Let me be clear: I know Microsoft isn't selling some kind of pyramid scheme, but it sure feels like it. The only way to sustain the revenue stream is to sell more seats in subsequent years. Here's how the math works out: In year two, the partner would make $129,600 by selling 3,000 more seats. In the third year, that take would be the aforementioned $162,000. In the fourth year, again adding 3,000 seats, the incentive would be $194,400. Half that amount, $97,200, would be equivalent to the partner's take from the first year incentive.

Partners must continue selling more hosted services seats to sustain Microsoft's payback. From Microsoft's perspective, it has got to be a sensible model. Partners make more by selling more. It's Partnering 101. But the process also cannibalizes the partners' market, by commoditizing server software that they would otherwise sell or service.

Microsoft Is the Landlord
Eron put forth some lamebrain perspective about how much partners would make selling additional services, such as Active Directory and Exchange e-mail integration, to support Microsoft Online Services. D`oh, these are short-term, not long-term services. There is a point where the work is done, because the customer has moved out of the owned property into a rental unit.

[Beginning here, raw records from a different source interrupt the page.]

Source: an optimization exercise on an open RTL-to-GDS flow (aim: small area, a short achievable clock period and few clock cycles). Production flows keep margins and buffers that such runs may drop.
Function was checked by simulation only, so behaviour that the tests miss may differ from the original.
Power and IR drop assume default switching activity.

rev 12:
==> flow/design.v <==
module pipecpu(input logic clk, input logic reset,
               output logic [63:0] imem_addr, input logic [31:0] imem_data,
               output logic [63:0] dmem_addr, output logic dmem_we, output logic dmem_re,
               output logic [63:0] dmem_wdata, input logic [63:0] dmem_rdata);
  logic [61:0] pcw;
  assign imem_addr = {pcw, 2'b00};
  logic [31:0] iw;
  assign iw = imem_data;
  logic f_addi, f_adds, f_subs, f_and, f_eor, f_lsr, f_ldur, f_stur, f_b, f_blt, f_cbz;
  assign f_addi = (iw[31:22] == 10'b1001000100);
  assign f_adds = (iw[31:21] == 11'b10101011000);
  assign f_subs = (iw[31:21] == 11'b11101011000);
  assign f_and  = (iw[31:21] == 11'b10001010000);
  assign f_eor  = (iw[31:21] == 11'b11001010000);
  assign f_lsr  = (iw[31:21] == 11'b11010011010);
  assign f_ldur = (iw[31:21] == 11'b11111000010);
  assign f_stur = (iw[31:21] == 11'b11111000000);
  assign f_b    = (iw[31:26] == 6'b000101);
  assign f_blt  = (iw[31:24] == 8'b01010100) & (iw[3:0] == 4'b1011);
  assign f_cbz  = (iw[31:24] == 8'b10110100);
  logic [4:0] f_ra, f_rb, f_rd;
  assign f_ra = iw[9:5];
  assign f_rb = (iw[31:24] == 8'b11111000 || iw[31:24] == 8'b10110100) ? iw[4:0] : iw[20:16];
  assign f_rd = iw[4:0];
  logic f_wen;
  assign f_wen = (f_addi | f_adds | f_subs | f_and | f_eor | f_lsr | f_ldur) & (f_rd != 5'd31);
  logic        x_wen, x_ldur, x_stur, x_b, x_blt, x_cbz, x_setf, x_sub, x_and, x_eor, x_lsr, x_useimm;
  logic [4:0]  x_ra, x_rb, x_rd;
  logic        x_fwa, x_fwb;
  logic [25:0] x_iw;      
  logic        x_addi;
  logic f_fwa, f_fwb;
  assign f_fwa = x_wen & ~x_ldur & (x_rd == f_ra);
  assign f_fwb = x_wen & ~x_ldur & (x_rd == f_rb);
  always_ff @(posedge clk) begin
    if (reset) begin
      x_wen <= 1'b0; x_ldur <= 1'b0; x_stur <= 1'b0;
      x_b <= 1'b0; x_blt <= 1'b0; x_cbz <= 1'b0; x_setf <= 1'b0;
    end else begin
      x_wen  <= f_wen;
      x_ldur <= f_ldur;
      x_stur <= f_stur;
      x_b    <= f_b;
      x_blt  <= f_blt;
      x_cbz  <= f_cbz;
      x_setf <= f_adds | f_subs;
    end
  end
  always_ff @(posedge clk) begin
    x_sub    <= f_subs;
    x_and    <= f_and;
    x_eor    <= f_eor;
    x_lsr    <= f_lsr;
    x_useimm <= f_addi | f_ldur | f_stur;
    x_fwa    <= f_fwa;
    x_fwb    <= f_fwb;
    x_ra     <= f_fwa ? 5'd31 : f_ra;
    x_rb     <= f_fwb ? 5'd31 : f_rb;
    x_rd     <= f_rd;
    x_iw     <= iw[25:0];
    x_addi   <= f_addi;
  end
  logic [63:0] regs [0:30];
  logic [63:0] a, b, a_n, b_n;
  assign a = ~a_n;
  assign b = ~b_n;
  logic [63:0] wb_data;
  logic [4:0]  m_rd;
  logic        m_wen, m_load, m_store, m_wbld;
  logic [63:0] m_res, m_sdata;
  logic [31:0] sel_a, sel_b;
  always_comb begin
    for (int i = 0; i < 31; i++) begin
      sel_a[i] = (x_ra == i[4:0]);
      sel_b[i] = (x_rb == i[4:0]);
    end
    sel_a[31] = x_fwa;
    sel_b[31] = x_fwb;
  end
  genvar k, j;
  for (k = 0; k < 64; k++) begin : RD
    logic [31:0] col;
    for (j = 0; j < 31; j++) begin : C
      assign col[j] = regs[j][k];
    end
    assign col[31] = m_res[k];
    rdsl RA(.sel(sel_a), .d(col), .yn(a_n[k]));
    rdsl RB(.sel(sel_b), .d(col), .yn(b_n[k]));
  end
  assign wb_data = m_wbld ? dmem_rdata : m_res;
  always_ff @(posedge clk) begin
    for (int i = 0; i < 31; i++)
      if (m_wen && m_rd == i[4:0]) regs[i] <= wb_data;
  end
  logic [63:0] opb, addb, p, g, cy, sum, res;
  logic        lt_q;
  logic [12:0] x_imm;     
  assign x_imm = x_addi ? {1'b0, x_iw[21:10]} : {{4{x_iw[20]}}, x_iw[20:12]};
  assign opb  = x_useimm ? {{51{x_imm[12]}}, x_imm} : b;
  assign addb = opb ^ {64{x_sub}};
  assign p    = a ^ addb;
  assign g    = a & addb;
  logic [63:0] gc;
  logic        g0;
  assign g0 = g[0] | (p[0] & x_sub);
  pfx64 PFX(.g({g[63:1], g0}), .p(p), .c(gc));
  assign cy = {gc[62:0], x_sub};    
  assign sum = p ^ cy;
  logic [63:0] shr;
  shr64 SHR(.x(a), .sh(x_iw[15:10]), .y(shr));
  always_comb begin
    if (x_and)      res = g;
    else if (x_eor) res = p;
    else if (x_lsr) res = shr;
    else            res = sum;
  end
  logic ovf;
  assign ovf = (a[63] == addb[63]) & (sum[63] != a[63]);
  logic taken;
  assign taken = x_b | (x_blt & lt_q) | (x_cbz & (b == 64'd0));
  logic [27:0] lo_seq, lo_tgt;
  logic        c_seq, c_tgt, up_t, dn_t;
  logic [33:0] ones_below, zeros_below, hi_seq, hi_tgt;
  logic [27:0] x_offm1;
  dec28 DEC(.x(x_b ? {{2{x_iw[25]}}, x_iw[25:0]} : {{9{x_iw[23]}}, x_iw[23:5]}), .y(x_offm1));
  inc28 INC(.a(pcw[27:0]), .s(lo_seq), .co(c_seq));
  add28 TGT(.a(pcw[27:0]), .b(x_offm1), .s(lo_tgt), .co(c_tgt));
  always_comb begin
    ones_below[0]  = 1'b1;
    zeros_below[0] = 1'b1;
    for (int i = 1; i < 34; i++) begin
      ones_below[i]  = ones_below[i-1] & pcw[28+i-1];
      zeros_below[i] = zeros_below[i-1] & ~pcw[28+i-1];
    end
  end
  assign up_t   = c_tgt & ~x_offm1[27];
  assign dn_t   = x_offm1[27] & ~c_tgt;
  assign hi_seq = pcw[61:28] ^ ({34{c_seq}} & ones_below);
  assign hi_tgt = pcw[61:28] ^ (({34{up_t}} & ones_below) | ({34{dn_t}} & zeros_below));
  always_ff @(posedge clk) begin
    if (reset) begin
      pcw     <= 62'd0;
      lt_q    <= 1'b0;
      m_wen   <= 1'b0;
      m_load  <= 1'b0;
      m_wbld  <= 1'b0;
      m_store <= 1'b0;
    end else begin
      pcw     <= taken ? {hi_tgt, lo_tgt} : {hi_seq, lo_seq};
      if (x_setf) lt_q <= sum[63] ^ ovf;
      m_wen   <= x_wen;
      m_load  <= x_ldur;
      m_wbld  <= x_ldur & x_wen;
      m_store <= x_stur;
    end
  end
  always_ff @(posedge clk) begin
    m_rd    <= x_rd;
    m_res   <= res;
    m_sdata <= b;
  end
  assign dmem_addr  = m_res;
  assign dmem_we    = m_store;
  assign dmem_re    = m_load;
  assign dmem_wdata = m_sdata;
endmodule
module ao222n(input logic s0, d0, s1, d1, s2, d2, output logic yn);
  assign yn = ~((s0 & d0) | (s1 & d1) | (s2 & d2));
endmodule
module rdsl(input logic [31:0] sel, input logic [31:0] d, output logic yn);
  logic [10:0] t;
  genvar i;
  for (i = 0; i < 10; i++) begin : G
    ao222n A(.s0(sel[3*i]), .d0(d[3*i]), .s1(sel[3*i+1]), .d1(d[3*i+1]),
             .s2(sel[3*i+2]), .d2(d[3*i+2]), .yn(t[i]));
  end
  assign t[10] = ~((sel[30] & d[30]) | (sel[31] & d[31]));
  assign yn = ~(~&t[3:0] | ~&t[7:4] | ~&t[10:8]);
endmodule
module mx2n(input logic a, b, s, output logic yn);
  assign yn = ~(s ? b : a);
endmodule
module shr64(input logic [63:0] x, input logic [5:0] sh, output logic [63:0] y);
  logic [63:0] st [0:6];
  assign st[0] = x;
  genvar l, i;
  for (l = 0; l < 6; l++) begin : L
    for (i = 0; i < 64; i++) begin : B
      if (i + (1 << l) < 64) begin : M
        mx2n U(.a(st[l][i]), .b(st[l][i + (1 << l)]), .s(sh[l]), .yn(st[l+1][i]));
      end else begin : Z
        if (l % 2 == 0) begin : E
          assign st[l+1][i] = ~(st[l][i] & ~sh[l]);
        end else begin : O
          assign st[l+1][i] = ~(st[l][i] | sh[l]);
        end
      end
    end
  end
  assign y = st[6];
endmodule
module dec28(input logic [27:0] x, output logic [27:0] y);
  assign y = x - 28'd1;
endmodule
module inc28(input logic [27:0] a, output logic [27:0] s, output logic co);
  assign {co, s} = {1'b0, a} + 29'd1;
endmodule
module add28(input logic [27:0] a, b, output logic [27:0] s, output logic co);
  logic [27:0] p, g, c;
  assign p = a ^ b;
  assign g = a & b;
  pfx28 PFX(.g(g), .p(p), .c(c));
  assign s  = p ^ {c[26:0], 1'b0};
  assign co = c[27];
endmodule
module pfx28(input logic [27:0] g, p, output logic [27:0] c);
  always_comb begin
    logic [27:0] gg, pp, gn, pn;
    gg = g;
    pp = p;
    for (int l = 0; l < 5; l++) begin
      gn = gg;
      pn = pp;
      for (int i = 0; i < 28; i++)
        if ((i >> l) & 1) begin
          gn[i] = gg[i] | (pp[i] & gg[((i >> l) << l) - 1]);
          pn[i] = pp[i] & pp[((i >> l) << l) - 1];
        end
      gg = gn;
      pp = pn;
    end
    c = gg;
  end
endmodule
module pfx64(input logic [63:0] g, p, output logic [63:0] c);
  always_comb begin
    logic [63:0] gg, pp, gn, pn;
    gg = g;
    pp = p;
    for (int l = 0; l < 6; l++) begin
      gn = gg;
      pn = pp;
      for (int i = 0; i < 64; i++)
        if ((i >> l) & 1) begin
          gn[i] = gg[i] | (pp[i] & gg[((i >> l) << l) - 1]);
          pn[i] = pp[i] & pp[((i >> l) << l) - 1];
        end
      gg = gn;
      pp = pn;
    end
    c = gg;
  end
endmodule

Microsoft is the new landlord, when the moving is done. The partner then gets paid by property owner Microsoft rather than by the enterprise business owner. Microsoft pays less over time, unless the partner moves more of its customers to rental units. By providing direct services under contract to businesses that own their own property, so to speak, the partner can collect ongoing services, maintenance and help desk fees.

I haven't done the hard math on this yet, but let's try a hypothetical scenario. Partner Bill has 12,000 seats, same number which in my aforementioned example he would have converted to hosted services over four years. Hypothetically, Bill collects a mere 10 bucks per seat for providing comprehensive site maintenance, including testing, deployment and management services. That's $120,000 a month in service fees, or $1.4 million a year. What if Bill made just $3 per seat per month, same as Microsoft charges for its Deskless suite? That's $36,000 a month, or $432,000 in one year. Bill doesn't need to aggressively sell 3,000 more seats each year, but simply organically grow his business and properly service existing customers to maintain them.

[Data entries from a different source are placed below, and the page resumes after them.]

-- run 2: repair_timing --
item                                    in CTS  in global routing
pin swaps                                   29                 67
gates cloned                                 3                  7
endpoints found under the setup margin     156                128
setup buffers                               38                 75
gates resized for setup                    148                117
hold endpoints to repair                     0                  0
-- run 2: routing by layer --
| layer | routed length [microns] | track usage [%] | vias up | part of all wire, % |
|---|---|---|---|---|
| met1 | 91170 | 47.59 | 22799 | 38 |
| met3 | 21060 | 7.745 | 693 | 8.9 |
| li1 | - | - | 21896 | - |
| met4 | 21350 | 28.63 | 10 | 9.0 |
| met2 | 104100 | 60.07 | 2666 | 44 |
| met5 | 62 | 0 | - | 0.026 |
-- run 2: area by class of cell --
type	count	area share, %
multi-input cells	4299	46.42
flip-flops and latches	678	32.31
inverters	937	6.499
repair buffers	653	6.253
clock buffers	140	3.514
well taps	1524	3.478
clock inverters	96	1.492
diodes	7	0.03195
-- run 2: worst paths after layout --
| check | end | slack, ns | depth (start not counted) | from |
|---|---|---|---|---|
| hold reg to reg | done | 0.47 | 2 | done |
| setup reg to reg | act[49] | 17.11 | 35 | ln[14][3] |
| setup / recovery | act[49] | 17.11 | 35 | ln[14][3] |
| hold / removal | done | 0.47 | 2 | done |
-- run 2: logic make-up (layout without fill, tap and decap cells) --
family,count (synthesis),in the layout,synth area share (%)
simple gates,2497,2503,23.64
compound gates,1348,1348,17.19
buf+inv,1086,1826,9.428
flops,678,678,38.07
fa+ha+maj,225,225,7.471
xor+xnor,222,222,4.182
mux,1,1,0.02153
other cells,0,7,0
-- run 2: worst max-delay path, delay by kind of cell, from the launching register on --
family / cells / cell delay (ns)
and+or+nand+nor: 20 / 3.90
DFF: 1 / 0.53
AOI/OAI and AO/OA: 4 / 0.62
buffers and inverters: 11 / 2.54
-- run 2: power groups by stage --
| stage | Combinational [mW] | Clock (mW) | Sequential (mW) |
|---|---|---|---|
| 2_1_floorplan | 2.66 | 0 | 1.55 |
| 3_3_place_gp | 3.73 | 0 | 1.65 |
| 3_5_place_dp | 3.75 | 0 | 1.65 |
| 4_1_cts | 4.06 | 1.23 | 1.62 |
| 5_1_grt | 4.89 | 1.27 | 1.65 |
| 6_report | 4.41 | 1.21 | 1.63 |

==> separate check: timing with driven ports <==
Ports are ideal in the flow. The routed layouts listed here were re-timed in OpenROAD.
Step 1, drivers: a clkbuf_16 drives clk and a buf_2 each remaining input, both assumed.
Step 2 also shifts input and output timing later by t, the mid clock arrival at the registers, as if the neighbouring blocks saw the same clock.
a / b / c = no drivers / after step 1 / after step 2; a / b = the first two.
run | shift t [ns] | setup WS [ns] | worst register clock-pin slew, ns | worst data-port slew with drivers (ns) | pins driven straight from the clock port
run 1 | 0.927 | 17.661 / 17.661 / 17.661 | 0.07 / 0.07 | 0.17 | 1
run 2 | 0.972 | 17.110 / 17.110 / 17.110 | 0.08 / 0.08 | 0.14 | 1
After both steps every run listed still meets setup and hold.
What follows belongs to an exercise in optimizing a design on an open flow for small area, a short achievable clock period and few clock cycles; a production flow would make more cautious choices.
Power is estimated from default activity; no workload was simulated.

==> flow/design.v <==
module algo_3_final (
    input  wire        clk,
    input  wire        reset,       
    input  wire        trigger,     
    input  wire        pix_valid,
    input  wire [7:0]  pix_data,
    output wire        pix_ready,
    input  wire [10:0] data_ram_i,
    output wire [10:0] data_ram_o,
    output wire [10:0] addr_ram,
    output wire        we,
    input  wire [13:0] data_ram_energia_i,
    output wire [13:0] data_ram_energia_o,
    output wire [10:0] addr_ram_energia,
    input  wire [5:0]  data_ram_cantidad_i,
    output wire [5:0]  data_ram_cantidad_o,
    output wire [10:0] addr_ram_cantidad,
    output wire        fin_signal
);
  localparam integer PIXELS  = 7081;
  localparam integer RING    = 99;     
  localparam integer DLY     = 92;     
  function [6:0] step7(input [6:0] x);
    step7 = {x[5:0], x[6] ^ x[5]};
  endfunction
  function [12:0] step13(input [12:0] x);
    step13 = {x[11:0], x[12] ^ x[3] ^ x[2] ^ x[0]};
  endfunction
  function [6:0] after7(input integer n);
    integer k;
    begin
      after7 = 7'd1;
      for (k = 0; k < n; k = k + 1) after7 = step7(after7);
    end
  endfunction
  function [12:0] after13(input integer n);
    integer k;
    begin
      after13 = 13'd1;
      for (k = 0; k < n; k = k + 1) after13 = step13(after13);
    end
  endfunction
  localparam [6:0]  COL95  = after7(94);         
  localparam [6:0]  COL97  = after7(96);
  localparam [6:0]  RINGE  = after7(RING - 1);   
  localparam [6:0]  WPTRE  = after7(DLY - 1);    
  localparam [12:0] REM1   = after13(PIXELS - 1);  
  reg  restart;
  always @(posedge clk) restart <= !reset || trigger;
  reg        fin, rdy, we_r;
  reg [12:0] rem;         
  reg        open;        
  reg [7:0]  vb;          
  reg        vb_valid;
  reg [1:0]  st;          
  reg        fwr;         
  reg        clr;         
  reg [10:0] a_e;
  reg [13:0] d_e;
  reg [5:0]  d_c;
  reg [10:0] label_r;     
  reg [10:0] lab2;        
  reg        lab1z, lab2z;
  reg [10:0] R1;          
  reg        R1z;
  reg [10:0] PP;          
  reg        PPz;
  reg [10:0] M3;          
  reg        M3z;
  reg [10:0] q0, q1, q2;  
  reg        q0z, q1z, q2z;
  reg [1:0]  qn;          
  reg        cap, cap_ok;
  reg [6:0]  wptr;        
  reg        filled;
  reg [6:0]  col;         
  reg        mL;          
  reg        mURn;        
  reg [6:0]  ring;        
  reg        i1;          
  reg [10:0] nxt;         
  reg        wrapped;
  reg [11:0] cf;          
  assign pix_ready           = rdy && !restart;
  assign we                  = we_r;
  assign fin_signal          = fin && !restart;
  assign data_ram_o          = label_r;
  assign addr_ram            = {4'd0, wptr & {7{fwr}}};    
  assign addr_ram_energia    = a_e;
  assign addr_ram_cantidad   = a_e;
  assign data_ram_energia_o  = d_e;
  assign data_ram_cantidad_o = d_c;
  wire accept = pix_valid && rdy;    
  wire can    = (st == 2'd0) || (st == 2'd3);
  wire proc   = vb_valid && can;
  wire        vnz   = |vb;
  wire [10:0] lft   = i1 ? lab2 : label_r;
  wire        gt1   = label_r > M3;
  wire        gt2   = lab2 > M3;
  wire        gt    = !mL && (i1 ? gt2 : gt1);
  wire        lftz  = mL | (i1 ? lab2z : lab1z);
  wire        allz  = lftz & M3z;
  wire        selmx = vnz & !allz;
  wire        selnx = vnz & allz;
  wire [10:0] lab   = (selmx & gt) ? lft :
                      selmx ? M3 : (selnx ? nxt : 11'd0);
  wire        labz  = !vnz | (allz & (nxt == 11'd0));
  wire        op_new = vnz & allz & !wrapped;
  wire        op_rmw = vnz & !labz & !op_new;
  wire        p_new  = proc & op_new;
  wire        p_rmw  = proc & op_rmw;
  wire        alloc  = proc & vnz & allz;
  wire [10:0] sm  = mURn ? 11'd0 : q0;
  wire        smz = mURn | q0z;
  wire [10:0] m3n = (PP < sm) ? sm : PP;
  wire        m3z = PPz & smz;
  wire [10:0] r1m = mURn ? 11'd0 : R1;
  wire        r1mz = mURn | R1z;
  wire [10:0] ppn = (r1m < q0) ? q0 : r1m;
  wire        ppz = r1mz & q0z;
  wire [10:0] din  = cap_ok ? data_ram_i : 11'd0;
  wire        dinz = (din == 11'd0);
  wire        eqr   = (cf == {1'b0, nxt});
  wire [1:0]  st_n  = p_rmw ? 2'd1 : (st == 2'd1) ? 2'd2 : (st == 2'd2) ? 2'd3 : 2'd0;
  wire        cfinc = clr | (alloc & eqr);
  wire [11:0] cf_p1 = cf + 12'd1;
  wire [11:0] cf_n  = cfinc ? cf_p1 : cf;
  wire        cfd_n = cf[11] | (&cf[10:0] & cfinc);    
  wire        fin_n = fin | (!open && !vb_valid && can && cfd_n);
  wire        we_n  = !fin_n && (st_n != 2'd1);
  wire        lab_n = p_new | p_rmw;              
  wire        lbr_n = (st == 2'd2);               
  wire        fwr_n = (proc & !op_rmw) | (st == 2'd1);
  wire        vbv_n = accept | (vb_valid & !proc);
  wire        open_n = open & !(accept & (rem == REM1));
  wire        clr_n = we_n & !lab_n & !lbr_n & (st_n != 2'd2) & !cfd_n;
  always @(posedge clk) begin
    if (restart) begin
      fin <= 1'b0; rdy <= 1'b1;
      rem <= 13'd1; open <= 1'b1;
      vb_valid <= 1'b0;
      st <= 2'd0; fwr <= 1'b0; clr <= 1'b0;
      R1 <= 11'd0; R1z <= 1'b1; PP <= 11'd0; PPz <= 1'b1; M3 <= 11'd0; M3z <= 1'b1;
      q0 <= 11'd0; q1 <= 11'd0; q2 <= 11'd0; q0z <= 1'b1; q1z <= 1'b1; q2z <= 1'b1;
      qn <= 2'd3; cap <= 1'b0;
      wptr <= 7'd1; filled <= 1'b0;
      col <= 7'd1; mL <= 1'b1; mURn <= 1'b0;
      ring <= 7'd1; i1 <= 1'b1;
      nxt <= 11'd1; wrapped <= 1'b0; cf <= 12'd1;
    end else begin
      if (accept) rem <= step13(rem);
      vb_valid <= vbv_n;
      open     <= open_n;
      rdy      <= open_n && (!vbv_n || st_n == 2'd0 || st_n == 2'd3);
      fin      <= fin_n;
      st       <= st_n;
      cf       <= cf_n;
      clr      <= clr_n;
      fwr <= fwr_n;
      if (fwr) begin
        if (wptr == WPTRE) begin wptr <= 7'd1; filled <= 1'b1; end
        else wptr <= step7(wptr);
      end
      cap <= fwr;
      qn  <= qn + {1'b0, cap} - {1'b0, proc};
      if (proc) begin
        q0 <= q1; q0z <= q1z;
        q1 <= q2; q1z <= q2z;
      end
      if (cap) begin
        if (qn == {1'b0, proc}) begin q0 <= din; q0z <= dinz; end
        if (qn == 2'd1 + {1'b0, proc}) begin q1 <= din; q1z <= dinz; end
        if (qn == 2'd2 + {1'b0, proc}) begin q2 <= din; q2z <= dinz; end
      end
      if (proc) begin
        R1 <= q0; R1z <= q0z;
        PP <= ppn; PPz <= ppz;
        M3 <= m3n; M3z <= m3z;
        col  <= (col == COL97) ? 7'd1 : step7(col);
        mL   <= (col == COL97);
        mURn <= (col == COL95);
        ring <= (ring == RINGE) ? 7'd1 : step7(ring);
        i1   <= (ring == RINGE);
        if (alloc) begin
          nxt <= nxt + 11'd1;
          if (nxt == 11'd2047) wrapped <= 1'b1;
        end
      end
    end
  end
  always @(posedge clk) begin
    if (accept) vb <= pix_data;
    we_r   <= we_n;
    cap_ok <= filled;
    a_e    <= lab_n ? lab : (lbr_n ? label_r : cf_n[10:0]);
    if (lab_n) begin
      d_e <= {6'd0, vb};
      d_c <= 6'd1;
    end else if (st == 2'd2) begin
      d_e <= data_ram_energia_i + d_e;
      d_c <= data_ram_cantidad_i + 6'd1;
    end else if (st != 2'd1) begin
      d_e <= 14'd0;
      d_c <= 6'd0;
    end
    if (proc) begin
      label_r <= lab; lab1z <= labz;
      lab2 <= label_r; lab2z <= lab1z;
    end
  end
endmodule
clock: 5.5 ns
lec_check: 0
cap_margin: 20
core_margin: 2
core_utilization: 40
cts_buf_list: sky130_fd_sc_hd__clkbuf_4 sky130_fd_sc_hd__clkbuf_8
setup_slack_margin: 3.0
slew_margin: 20
run.sh (not shown) runs the stock make flow with config.mk's settings and CLKGATE_MAP_FILE= SYNTH_SCRIPT=/design/flow/synth_recipe.tcl, a recipe that flattens the netlist after the stock synthesis.
Next try:
--- a/flow/config.mk
+++ b/flow/config.mk
@@ -7,0 +8 @@
+export ABC_AREA = 1
@@ -11,2 +12 @@
-export CTS_BUF_LIST = sky130_fd_sc_hd__clkbuf_4 sky130_fd_sc_hd__clkbuf_8
-export SETUP_SLACK_MARGIN = 3.0
+export SETUP_SLACK_MARGIN = 3.3
What happened: Setup slack gains 220 ps. Wire length goes up by 12%. Sequential cell count is unchanged. First-iteration DRC count goes up by 39%.
Next try:
--- a/flow/config.mk
+++ b/flow/config.mk
@@ -9 +9 @@
-export CAP_MARGIN = 20
+export CAP_MARGIN = 0
@@ -12,2 +12,2 @@
-export SETUP_SLACK_MARGIN = 3.3
-export SLEW_MARGIN = 20
+export SETUP_SLACK_MARGIN = 3.0
+export SLEW_MARGIN = 0
After rerunning:
- The changed run finished with timing, DRC and antenna clean
- wire length went down by 9.1%
- synthesized cell count does not change
- utilization went down by 4.1 points
- total power went down by 4.5%
- non-clock buffer count went down by 51
- worst setup slack gets worse by 160 ps
- clock power went down by about 6%
Next try:
--- a/flow/config.mk
+++ b/flow/config.mk
@@ -8,2 +8 @@
-export ABC_AREA = 1
-export CAP_MARGIN = 0
+export CAP_MARGIN = 20
@@ -13 +12 @@
-export SLEW_MARGIN = 0
+export SLEW_MARGIN = 20
Result: The changed run produced a clean layout; total power came out lower slightly; setup slack got worse by 93 ps; wire length came out lower by a few percent; register-to-register slack got worse by 220 ps; combinational power came out higher by roughly a tenth; sequential power hardly moves.
No functional check of the RTL was part of any run of this note.

-- port drivers added, routing unchanged --
No port has a modelled driver above. Below, the same layouts with a new extraction and two added sets of constraints. Step 1 sets driving cells, clkbuf_16 on the clock port and buf_2 on the other inputs (assumed; they add their load-dependent delay and slew). Step 2 times the ports against the registers' clock, not the clock port: input delays grow and output delays shrink by t, the midpoint of the rising clock arrivals with the driver on. Three values: ideal, step 1, step 2; two values: the first two.
run | t (ns) | setup slack, ns | worst setup path at the end | latest minus earliest clock arrival (ns) | slew at the worst register clock pin (ns)
the first run | 0.566 | 2.992 / 2.977 / 2.437 | input to register | 0.027 / 0.028 | 0.06 / 0.06
the second run | 0.567 | 3.210 / 3.161 / 2.817 | input to register | 0.011 / 0.011 | 0.06 / 0.06
the third run | 0.564 | 3.047 / 3.000 / 2.536 | input to register | 0.019 / 0.019 | 0.06 / 0.06
the fourth run | 0.566 | 2.954 / 2.954 / 2.450 | input to register | 0.028 / 0.028 | 0.06 / 0.06
After both steps every run listed still meets setup and hold. For the first run, which loses most, drivers alone change the setup slack by -0.015 ns; drivers and shift together by -0.555 ns.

The example oversimplifies, because the partner assumes additional costs that would reduce margin of profits. For Online Services, Microsoft would assume more of the costs of doing business, but by no means all. Example: Sales and marketing. In the ownership example, the partner maintains customers and steadier revenue stream. For Microsoft rentals, the partner turns over customers to Microsoft, reducing the long-term pool of customers, commoditizing server software services and requiring further commoditization to continue generating revenue.

For partners looking to expand their businesses, Microsoft has given them incentive to get new customers and for a handsome first-year cut of the proceeds. But the gains, whether from hosting sales or partner-provided migration services, are short term. First benefit goes to Microsoft, which fosters commoditization to its benefit; better that Microsoft gets paid for hosted services than Google, Salesforce.com or other Web 2.0 platform companies.

Microsoft doesn't want to be the dinosaur, which is why the model now embraces hosted services. But Microsoft's partner approach to hosted services is sure to ensure that many partners will remain dinosaur's bound for extinction. Perhaps this year's Worldwide Partner Conference should be called Microsoft's "Extinction-Level Event."